Gaza city says water treatment stops, 700,000 face health 'crisis'

AFP , Tuesday 16 Jul 2024

Wastewater pumping stations in one of Gaza's main cities stopped working on Tuesday because fuel had run out, the local authority said, expressing fears that disease could rapidly spread.

Gaza sewage
Sewage water from collapsed underground pipes covers an area by destroyed buildings in Khan Younis in the southern Gaza Strip on July 8, 2024. AFP

 

Tens of thousands of people displaced by Israel's war on Gaza have sought shelter in Deir al-Balah, and city authorities said more than 700,000 people could be at risk from a "health and environmental crisis".

"Deir al-Balah municipality announces the halt of water waste pumping stations because stocks of fuel necessary for their functioning are exhausted," said a city statement.

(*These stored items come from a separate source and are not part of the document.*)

From an optimization exercise on the open Yosys and OpenROAD flow, aimed at small area, a short achievable clock period and few clock cycles per item; shortcuts taken in it are not production practice.
Only simulation tests tie the RTL to the original design; equivalence was not proved.
No activity file was given, so power comes from the tool's default toggle rates.

## run.sh

```bash
#!/bin/bash
# synth_recipe.tcl (not shown) runs the flow's synth.tcl, then flattens the netlist and writes it again
# the make line also repeats each setting of config.mk as NAME=value (left out here)
make -C /OpenROAD-flow-scripts/flow DESIGN_CONFIG=/design/flow/config.mk WORK_HOME=/design/flow/orfs CLKGATE_MAP_FILE= SYNTH_SCRIPT=/design/flow/synth_recipe.tcl finish
```

## config.mk

```make
export PLATFORM = sky130hd
export DESIGN_NAME = pkt_loopback_top
export DESIGN_NICKNAME = pkt_loopback_top
export VERILOG_FILES = /design/flow/design.v
export SDC_FILE = /design/flow/constraint.sdc
export NUM_CORES = 4
export LEC_CHECK = 0
export CAP_MARGIN = 20
export CORE_MARGIN = 2
export CORE_UTILIZATION = 40
export SLEW_MARGIN = 20
```

## constraint.sdc

```tcl
create_clock -name core_clock -period 5.5 [get_ports {rd_clk}]
set_input_delay 1.1000 -clock core_clock [delete_from_list [all_inputs] [get_ports {rd_clk}]]
set_output_delay 1.1000 -clock core_clock [all_outputs]
set_load 0.01 [all_outputs]
```

## design.v

```verilog
package pkt_pkg;
  localparam int DATA_W  = 64;
  localparam int EMPTY_W = 3;
  typedef logic [DATA_W-1:0]  data_t;
  typedef logic [EMPTY_W-1:0] empty_t;
  typedef struct packed {
    logic   sop;
    logic   eop;
    empty_t empty;
    data_t  data;
  } beat_t;
  typedef enum logic [1:0] {
    TX_IDLE = 2'd0,
    TX_LOAD = 2'd1,
    TX_SEND = 2'd2,
    TX_DONE = 2'd3
  } tx_state_t;
endpackage
`timescale 1ns/1ps
module beat_fifo #(
  parameter int FIFO_DEPTH = 8
) (
  input  logic  rd_clk,
  input  logic  rd_rst_n,
  input  logic  wr_en,
  input  pkt_pkg::beat_t wr_beat,
  output logic  full,
  output logic  afull,
  input  logic  rd_en,
  output logic  rd_valid,
  output pkt_pkg::beat_t rd_beat,
  output logic  empty
);
  localparam int ADDR_W = $clog2(FIFO_DEPTH);
  localparam int AFULL_MARGIN = 3;
  logic [pkt_pkg::DATA_W+pkt_pkg::EMPTY_W+1:0] mem [0:FIFO_DEPTH-1];
  logic [ADDR_W:0] wr_ptr;
  logic [ADDR_W:0] wr_ptr_nxt;
  logic [ADDR_W:0] rd_ptr;
  logic [ADDR_W:0] rd_ptr_nxt;
  logic [ADDR_W:0] level_nxt;
  logic            wr_ok;
  logic            rd_ok;
  assign wr_ok = wr_en && !full;
  assign rd_ok = rd_en && !empty;
  always_comb begin
    wr_ptr_nxt = wr_ptr;
    rd_ptr_nxt = rd_ptr;
    if (wr_ok) begin
      wr_ptr_nxt = wr_ptr + 1'b1;
    end
    if (rd_ok) begin
      rd_ptr_nxt = rd_ptr + 1'b1;
    end
  end
  assign level_nxt = wr_ptr_nxt - rd_ptr_nxt;
  always_ff @(posedge rd_clk or negedge rd_rst_n) begin
    if (!rd_rst_n) begin
      wr_ptr   <= '0;
      rd_ptr   <= '0;
      empty    <= 1'b1;
      full     <= 1'b0;
      afull    <= 1'b0;
      rd_valid <= 1'b0;
    end else begin
      wr_ptr   <= wr_ptr_nxt;
      rd_ptr   <= rd_ptr_nxt;
      empty    <= (level_nxt == '0);
      full     <= (level_nxt == FIFO_DEPTH);
      afull    <= (int'(level_nxt) + AFULL_MARGIN > FIFO_DEPTH);
      rd_valid <= rd_ok;
    end
  end
  always_ff @(posedge rd_clk) begin
    if (wr_ok) begin
      mem[wr_ptr[ADDR_W-1:0]] <= wr_beat;
    end
  end
  always_ff @(posedge rd_clk) begin
    if (rd_ok) begin
      rd_beat <= mem[rd_ptr[ADDR_W-1:0]];
    end
  end
endmodule
`timescale 1ns/1ps
module payload_incr (
  input  logic  rd_clk,
  input  logic  rd_rst_n,
  input  logic  in_empty,
  output logic  in_rd_en,
  input  logic  in_valid,
  input  pkt_pkg::beat_t in_beat,
  input  logic  out_afull,
  output logic  out_wr_en,
  output pkt_pkg::beat_t out_beat
);
  pkt_pkg::data_t data_inc;
  assign in_rd_en = !in_empty && !out_afull;
  assign data_inc = in_beat.data + 1'b1;
  always_ff @(posedge rd_clk or negedge rd_rst_n) begin
    if (!rd_rst_n) begin
      out_wr_en <= 1'b0;
    end else begin
      out_wr_en <= in_valid;
    end
  end
  always_ff @(posedge rd_clk) begin
    if (in_valid) begin
      out_beat.sop   <= in_beat.sop;
      out_beat.eop   <= in_beat.eop;
      out_beat.empty <= in_beat.empty;
      out_beat.data  <= data_inc;
    end
  end
endmodule
`timescale 1ns/1ps
module tx_packet_buffer #(
  parameter int MAX_BEATS = 16
) (
  input  logic  rd_clk,
  input  logic  rd_rst_n,
  input  logic  tx_enable,
  input  logic  fifo_empty,
  output logic  fifo_rd_en,
  input  logic  fifo_valid,
  input  pkt_pkg::beat_t fifo_beat,
  input  logic  tx_ready,
  output logic  tx_valid,
  output pkt_pkg::beat_t tx_beat
);
  localparam int IDX_W = $clog2(MAX_BEATS);
  localparam int PTR_W = $clog2(MAX_BEATS + 1);
  typedef logic [PTR_W-1:0] ptr_t;
  pkt_pkg::tx_state_t state;
  pkt_pkg::tx_state_t state_nxt;
  logic [pkt_pkg::DATA_W+pkt_pkg::EMPTY_W+1:0] pkt_mem [0:MAX_BEATS-1];
  ptr_t  load_ptr;
  ptr_t  last_ptr;
  ptr_t  send_ptr;
  logic  overflow;
  logic  send_last;
  pkt_pkg::beat_t send_beat;
  assign overflow  = (load_ptr == ptr_t'(MAX_BEATS));
  assign send_last = (send_ptr == last_ptr);
  always_comb begin
    state_nxt = state;
    case (state)
      pkt_pkg::TX_IDLE: begin
        if (tx_enable && !fifo_empty) begin
          state_nxt = pkt_pkg::TX_LOAD;
        end
      end
      pkt_pkg::TX_LOAD: begin
        if (fifo_valid && fifo_beat.eop) begin
          state_nxt = overflow ? pkt_pkg::TX_IDLE : pkt_pkg::TX_SEND;
        end
      end
      pkt_pkg::TX_SEND: begin
        if (tx_ready && send_last) begin
          state_nxt = pkt_pkg::TX_DONE;
        end
      end
      default: begin
        state_nxt = pkt_pkg::TX_IDLE;
      end
    endcase
  end
  always_ff @(posedge rd_clk or negedge rd_rst_n) begin
    if (!rd_rst_n) begin
      state    <= pkt_pkg::TX_IDLE;
      load_ptr <= '0;
      last_ptr <= '0;
      send_ptr <= '0;
    end else begin
      state <= state_nxt;
      case (state)
        pkt_pkg::TX_IDLE: begin
          load_ptr <= '0;
          send_ptr <= '0;
        end
        pkt_pkg::TX_LOAD: begin
          if (fifo_valid) begin
            if (!overflow) begin
              load_ptr <= load_ptr + 1'b1;
            end
            if (fifo_beat.eop) begin
              last_ptr <= load_ptr;
            end
          end
        end
        pkt_pkg::TX_SEND: begin
          if (tx_ready) begin
            send_ptr <= send_ptr + 1'b1;
          end
        end
        default: begin
        end
      endcase
    end
  end
  assign fifo_rd_en = (state == pkt_pkg::TX_LOAD) && !fifo_empty && !fifo_valid;
  always_ff @(posedge rd_clk) begin
    if (state == pkt_pkg::TX_LOAD && fifo_valid && !overflow) begin
      pkt_mem[load_ptr[IDX_W-1:0]] <= fifo_beat;
    end
  end
  assign send_beat = pkt_mem[send_ptr[IDX_W-1:0]];
  assign tx_valid  = (state == pkt_pkg::TX_SEND);
  always_comb begin
    tx_beat.sop   = tx_valid && (send_ptr == '0);
    tx_beat.eop   = tx_valid && send_last;
    tx_beat.empty = (tx_valid && send_last) ? send_beat.empty : '0;
    tx_beat.data  = tx_valid ? send_beat.data : '0;
  end
endmodule
`timescale 1ns/1ps
module pkt_loopback_top #(
  parameter int FIFO_DEPTH = 8,
  parameter int MAX_BEATS  = 16
) (
  input  logic  rd_clk,
  input  logic  rd_rst_n,
  input  logic  rx_valid,
  output logic  rx_ready,
  input  pkt_pkg::beat_t rx_beat,
  input  logic  tx_enable,
  input  logic  tx_ready,
  output logic  tx_valid,
  output pkt_pkg::beat_t tx_beat
);
  logic  ing_full;
  logic  ing_rd_en;
  logic  ing_valid;
  logic  ing_empty;
  pkt_pkg::beat_t ing_beat;
  logic  egr_wr_en;
  logic  egr_afull;
  pkt_pkg::beat_t egr_wr_beat;
  logic  egr_rd_en;
  logic  egr_valid;
  logic  egr_empty;
  pkt_pkg::beat_t egr_beat;
  assign rx_ready = !ing_full;
  beat_fifo #(
    .FIFO_DEPTH (FIFO_DEPTH)
  ) u_ingress_fifo (
    .rd_clk   (rd_clk),
    .rd_rst_n (rd_rst_n),
    .wr_en    (rx_valid),
    .wr_beat  (rx_beat),
    .full     (ing_full),
    .afull    (),
    .rd_en    (ing_rd_en),
    .rd_valid (ing_valid),
    .rd_beat  (ing_beat),
    .empty    (ing_empty)
  );
  payload_incr u_payload_incr (
    .rd_clk    (rd_clk),
    .rd_rst_n  (rd_rst_n),
    .in_empty  (ing_empty),
    .in_rd_en  (ing_rd_en),
    .in_valid  (ing_valid),
    .in_beat   (ing_beat),
    .out_afull (egr_afull),
    .out_wr_en (egr_wr_en),
    .out_beat  (egr_wr_beat)
  );
  beat_fifo #(
    .FIFO_DEPTH (FIFO_DEPTH)
  ) u_egress_fifo (
    .rd_clk   (rd_clk),
    .rd_rst_n (rd_rst_n),
    .wr_en    (egr_wr_en),
    .wr_beat  (egr_wr_beat),
    .full     (),
    .afull    (egr_afull),
    .rd_en    (egr_rd_en),
    .rd_valid (egr_valid),
    .rd_beat  (egr_beat),
    .empty    (egr_empty)
  );
  tx_packet_buffer #(
    .MAX_BEATS (MAX_BEATS)
  ) u_tx_buffer (
    .rd_clk     (rd_clk),
    .rd_rst_n   (rd_rst_n),
    .tx_enable  (tx_enable),
    .fifo_empty (egr_empty),
    .fifo_rd_en (egr_rd_en),
    .fifo_valid (egr_valid),
    .fifo_beat  (egr_beat),
    .tx_ready   (tx_ready),
    .tx_valid   (tx_valid),
    .tx_beat    (tx_beat)
  );
endmodule
```

==> reports/metrics.csv, run 1 <==
metric;value;unit
status;complete, no violations;
worst vdd ir;0.381;mV
Reg clk slew, reported paths;60;ps
Final min period;5110;ps
Crit Path Max Fanout;31;
unrepaired setup endpoints after global routing;no;
cell taking the most area after synthesis;edfxtp_1;
Syn Area/Cell;23.5;µm²
clock share of power;28.4;%
gpl congestion;0.721;
ys flop type;edfxtp_1;
Final ANT Viol Nets;0;
ys async rst share;1.70;%
Filler cells;18400;
Worst EP arrival;4010;ps
clk sinks;2405;
Critical Path Most Common Cell;buf_4;
Final period util;93.0;%
Initial Util;40.2;%
maxcap violations;0;
router iterations before antenna repair;6;
Comb pwr share;19.4;%
H-tree Lvls;4;
post-synthesis to final-layout area growth;14.3;%
vias per cell;5.38;
Final Max Slew Viols;0;
Reg power frac;52.2;%
Post-Syn Instances;3834;
CTS resizes;0;
layout cell share with drive strength beyond 1;26.9;%
LEAKAGE;0.0317;µW
initial antenna violation count;37;
Num CTS Buffers;229;
Worst Hold Class;in2async;
ranking of synthesized cells by area;edfxtp_1 (79%), mux4_2 (13%), mux2_2 (1.8%);
top cell type's share of synthesized area;78.7;%
final setup fails;0;
pin count of the biggest net entering global routing;87;
DP HPWL;104000;µm
Post-Syn Area;0.0902;mm²
core area;0.224;mm²
Top Ports;145;
CTS Buffer Depth;3;
Crit-path slowest cell;dfrtp_1;
synthesized net count;3926;
wire per inst;25.9;µm
Port-buffer cells;143;
CP max stage delay;720;ps
first-pass GRT wire length;278000;µm
most common cell in the synthesized netlist;edfxtp_1;
Worst EP required;4400;ps
setup tns final;0;ps
Die W;479;µm
relative slew slack;27.4;%
Root Buffer;clkbuf_16;
DRC viols;0;
Post-synth EDFFs;2364;
CTS hold repair buffers;0;
drt first-iter violations;3855;
Overall Global Routing Usage;16.5;%
YS warnings;3;
placed inst area;0.0960;mm²
post-synthesis cell type count;43;
Routed WL;190000;µm
Die H;479;µm
#FFs+latches synth;2405;
routed vias;39400;
most frequent cells after synthesis;edfxtp_1 (2,364), mux4_2 (540), mux2_2 (142), a22oi_1 (135), clkbuf_1 (109);
Final nets;4224;
Critical Path End Type;output port;
die area;0.229;mm²
insertion delay to the later sink of the worst-skew pair;860;ps
Min Hold Slack;346;ps
Cell Pwr Density;512;mW/mm²
TritonCTS clock tree;yes;
design area;0.103;mm²
GR Overflow Total;0;
Final Hold Viols;0;
startpoint types;register;
Seq/Total Area, Yosys;79.8;%
measured slew at the worst slew-check pin;1090;ps
vias in the first global route;40600;
Cell Rows;174;
sw power;14800;µW
sw frac;28.0;%
clk_skew;42.6;ps
Internal;38100;µW
Setup Crit Path Kind;reg2out;
cells along the critical path;nand2_4, buf_4, buf_4, a21oi_1, clkdlybuf4s50_1;
postcts setup bufs;0;
Fmax;196;MHz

It predicted that "roads will be flooded by waste water" and "diseases will spread".

Gaza has had no electricity supplies since Israel's war on Gaza -- and its ensuing siege of the territory -- erupted on October 7. The fuel-powered waste plants treat water that is then put into the Mediterranean.

"Nineteen pits and two large reservoirs are unusable in Deir al-Balah," Ismail Sarsour, an official with the city's emergency committee, said ahead of the release of the statement.

He said the stations handle wastewater for more than 140 points of shelter where tens of thousands of people have taken refuge.

The Palestinian Authority's water department, the PWA, which is based in Ramallah in the occupied West Bank, said recently it had arranged for tens of thousands of litres of fuel to enter Gaza.

But Palestinian experts said the water crisis is so deep that the fuel alone would not help. Sarsour and the experts said there was also a critical shortage of spare parts to repair damaged infrastructure.

The Palestinian Authority said Tuesday that it expected electricity supplies to start again in central Gaza in "coming days" to power public infrastructure. Israeli authorities have not confirmed the move.

Israel's relentless bombardment and ground invasion have killed at least 38,713 Palestinians, mostly women and children, according to the territory's health ministry.

An analysis published by The Lancet medical journal, says the actual Palestinian death toll in Gaza could exceed 186,000 people.

The nine-month assault has also wounded more than 89,166 Palestinians, while an Israeli siege has pushed more than half a million to the brink of starvation.